Sources and verification
The tables above are built from publicly available summary pages. Use them as a starting point, then verify with official dashboards and with address-level boundary checks.
- North Muskegon Public Schools (district profile)
- Mona Shores Public School District (district profile)
- Reeths-Puffer Schools (district profile)
- Muskegon Public Schools (district profile)
- Muskegon Heights Public School Academy System (district profile)
- NCES: North Muskegon Public Schools district directory (student-teacher ratio)
- NCES: Mona Shores district directory (student-teacher ratio)
- NCES: Reeths-Puffer district directory (student-teacher ratio)
- NCES: Muskegon Public Schools district directory (student-teacher ratio)
- NCES: Muskegon Heights PSA System district directory (student-teacher ratio)

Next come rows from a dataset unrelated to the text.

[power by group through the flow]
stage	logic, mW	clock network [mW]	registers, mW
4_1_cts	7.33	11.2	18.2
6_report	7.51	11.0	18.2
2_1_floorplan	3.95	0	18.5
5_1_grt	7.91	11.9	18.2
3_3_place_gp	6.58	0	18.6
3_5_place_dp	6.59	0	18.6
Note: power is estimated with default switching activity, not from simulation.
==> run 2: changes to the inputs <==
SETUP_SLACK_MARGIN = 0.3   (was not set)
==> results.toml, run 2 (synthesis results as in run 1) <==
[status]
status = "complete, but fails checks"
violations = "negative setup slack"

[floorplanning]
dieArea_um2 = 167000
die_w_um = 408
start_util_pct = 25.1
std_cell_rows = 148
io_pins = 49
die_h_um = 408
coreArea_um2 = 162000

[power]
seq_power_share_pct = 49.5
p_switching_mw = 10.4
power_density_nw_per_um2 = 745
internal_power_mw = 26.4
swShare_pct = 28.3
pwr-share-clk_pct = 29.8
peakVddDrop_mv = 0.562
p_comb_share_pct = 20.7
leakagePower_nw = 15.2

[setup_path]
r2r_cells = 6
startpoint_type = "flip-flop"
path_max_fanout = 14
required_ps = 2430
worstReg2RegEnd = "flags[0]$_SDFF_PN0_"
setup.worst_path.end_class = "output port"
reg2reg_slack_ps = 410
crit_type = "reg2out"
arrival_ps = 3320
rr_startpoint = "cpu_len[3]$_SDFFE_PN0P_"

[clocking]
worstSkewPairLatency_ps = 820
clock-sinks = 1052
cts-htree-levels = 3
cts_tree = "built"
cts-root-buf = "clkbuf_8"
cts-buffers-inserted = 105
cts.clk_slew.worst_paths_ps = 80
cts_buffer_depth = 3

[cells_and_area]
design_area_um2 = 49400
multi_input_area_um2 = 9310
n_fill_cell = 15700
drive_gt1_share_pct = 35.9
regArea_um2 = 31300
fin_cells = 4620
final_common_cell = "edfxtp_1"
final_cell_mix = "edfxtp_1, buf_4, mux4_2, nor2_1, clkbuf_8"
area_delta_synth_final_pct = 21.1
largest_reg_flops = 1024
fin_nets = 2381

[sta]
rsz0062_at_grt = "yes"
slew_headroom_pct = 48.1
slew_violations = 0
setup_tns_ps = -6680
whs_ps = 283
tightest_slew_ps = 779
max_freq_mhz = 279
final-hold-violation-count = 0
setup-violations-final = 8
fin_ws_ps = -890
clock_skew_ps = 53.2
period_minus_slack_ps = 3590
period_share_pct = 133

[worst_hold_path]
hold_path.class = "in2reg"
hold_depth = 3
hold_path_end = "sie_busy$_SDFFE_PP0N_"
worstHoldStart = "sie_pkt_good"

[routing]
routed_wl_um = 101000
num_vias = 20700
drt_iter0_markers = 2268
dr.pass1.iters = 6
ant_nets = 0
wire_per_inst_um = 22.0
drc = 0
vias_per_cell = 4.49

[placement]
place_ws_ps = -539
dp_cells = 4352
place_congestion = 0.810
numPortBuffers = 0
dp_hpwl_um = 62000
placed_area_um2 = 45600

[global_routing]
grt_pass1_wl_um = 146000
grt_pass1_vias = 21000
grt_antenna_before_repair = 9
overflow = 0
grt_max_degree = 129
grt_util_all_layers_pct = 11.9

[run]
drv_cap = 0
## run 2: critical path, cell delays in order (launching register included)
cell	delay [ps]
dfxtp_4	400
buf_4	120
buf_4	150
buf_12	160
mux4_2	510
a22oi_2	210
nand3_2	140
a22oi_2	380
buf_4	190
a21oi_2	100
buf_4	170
`config.mk`:
```
export PLATFORM = sky130hd
export DESIGN_NAME = pred_issue_gate
export DESIGN_NICKNAME = d
export VERILOG_FILES = /design/src/rtl/pig_pkg.sv /design/src/rtl/pig_cmp_unit.sv /design/src/rtl/pig_slot_gate.sv /design/src/rtl/pig_pred_file.sv /design/src/rtl/pred_issue_gate.sv
export SDC_FILE = /design/constraint.sdc
export NUM_CORES = 1
export LEC_CHECK = 0
export CORE_AREA = 2 2 121 64
export CTS_CLUSTER_SIZE = 20
export DETAILED_ROUTE_END_ITERATION = 8
export DIE_AREA = 0 0 123 66
export GPL_TIMING_DRIVEN = 0
export PLACE_DENSITY = 0.83
export SLEW_MARGIN = 20
export SYNTH_ARGS = -nofsm -noshare
export SYNTH_HDL_FRONTEND = slang
export SYNTH_SLANG_ARGS = --single-unit
```
`constraint.sdc`:
```
create_clock -name clk -period 4.6 [get_ports clk]
set_input_delay 0.92 -clock clk [delete_from_list [all_inputs] [get_ports clk]]
set_output_delay 0.92 -clock clk [all_outputs]
set_load 0.01 [all_outputs]
```
[src/rtl/psw_ctrl.sv]
module psw_ctrl
  import psw_pkg::*;
#(
  parameter int NW = 16,
  parameter int AW = 8
) (
  input  logic          clk,
  input  logic          rst_n,
  input  logic          pre_tick,
  input  logic [NW-1:0] prog_n,
  input  logic [AW-1:0] prog_a,
  input  logic          main_hit,
  input  logic          swal_hit,
  output logic          restart,
  output logic          main_step,
  output logic          swal_step,
  output logic [NW-1:0] live_n,
  output logic [AW-1:0] live_a,
  output logic          mod_hi,
  output logic          ref_pulse,
  output logic          prog_err
);

  localparam int CW = (NW > AW) ? NW : AW;

  psw_phase_e phase_q;
  logic [CW-1:0] n_ext;
  logic [CW-1:0] a_ext;
  logic          a_nonzero;

  assign n_ext     = CW'(prog_n);
  assign a_ext     = CW'(prog_a);
  assign a_nonzero = (prog_a != '0);

  assign restart   = (phase_q == PH_LOAD) || main_hit;
  assign main_step = pre_tick && (phase_q != PH_LOAD);
  assign swal_step = pre_tick && (phase_q == PH_SWALLOW);

  always_ff @(posedge clk or negedge rst_n) begin
    if (!rst_n) begin
      phase_q   <= PH_LOAD;
      live_n    <= '0;
      live_a    <= '0;
      mod_hi    <= 1'b0;
      prog_err  <= 1'b0;
      ref_pulse <= 1'b0;
    end else begin
      ref_pulse <= main_hit;
      if (restart) begin
        live_n   <= prog_n;
        live_a   <= prog_a;
        mod_hi   <= a_nonzero;
        prog_err <= (n_ext < a_ext);
        phase_q  <= a_nonzero ? PH_SWALLOW : PH_MAIN;
      end else if (swal_hit) begin
        mod_hi  <= 1'b0;
        phase_q <= PH_MAIN;
      end
    end
  end

  // the divide-by-(P+1) command is raised only at a cycle start
  a_r2_rise_at_start: assert property (@(posedge clk) disable iff (!rst_n)
    $rose(mod_hi) |-> $past(restart));

  // the swallow count expiring inside a cycle drops the modulus
  a_r3_drop_on_swallow: assert property (@(posedge clk) disable iff (!rst_n)
    (swal_hit && !main_hit) |=> !mod_hi);

  // once in the main phase the swallow counter never reports again
  a_r3_swallow_inhibit: assert property (@(posedge clk) disable iff (!rst_n)
    (phase_q == PH_MAIN) |-> !swal_hit);

  // the main terminal count is forwarded to the comparator next clock
  a_r4_ref_follows: assert property (@(posedge clk) disable iff (!rst_n)
    main_hit |=> ref_pulse);

  // a zero swallow count keeps the low modulus from the cycle start
  a_r6_zero_swallow: assert property (@(posedge clk) disable iff (!rst_n)
    (restart && (prog_a == '0)) |=> !mod_hi);

  // programming is taken only at cycle starts
  a_r7_hold_prog: assert property (@(posedge clk) disable iff (!rst_n)
    !restart |=> ($stable(live_n) && $stable(live_a)));

  // with n < A the cycle never leaves divide-by-(P+1)
  a_r8_err_keeps_high: assert property (@(posedge clk) disable iff (!rst_n)
    (prog_err && (phase_q != PH_LOAD)) |-> mod_hi);

endmodule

- North Muskegon crime snapshot
- Norton Shores crime snapshot
- Muskegon Charter Township crime snapshot
- Muskegon crime snapshot
- Muskegon Heights crime snapshot
- Michigan State Police: Crime in Michigan dashboard announcement
Note: Smaller jurisdictions can show larger year-to-year swings in per-100,000 rates; check multi-year trends on the official dashboard.
Bottom Line
If school performance indicators and crime-rate snapshots are priorities for you, pull this kind of data early, then verify at the address and building level. District averages and citywide crime rates can hide meaningful differences within a few miles.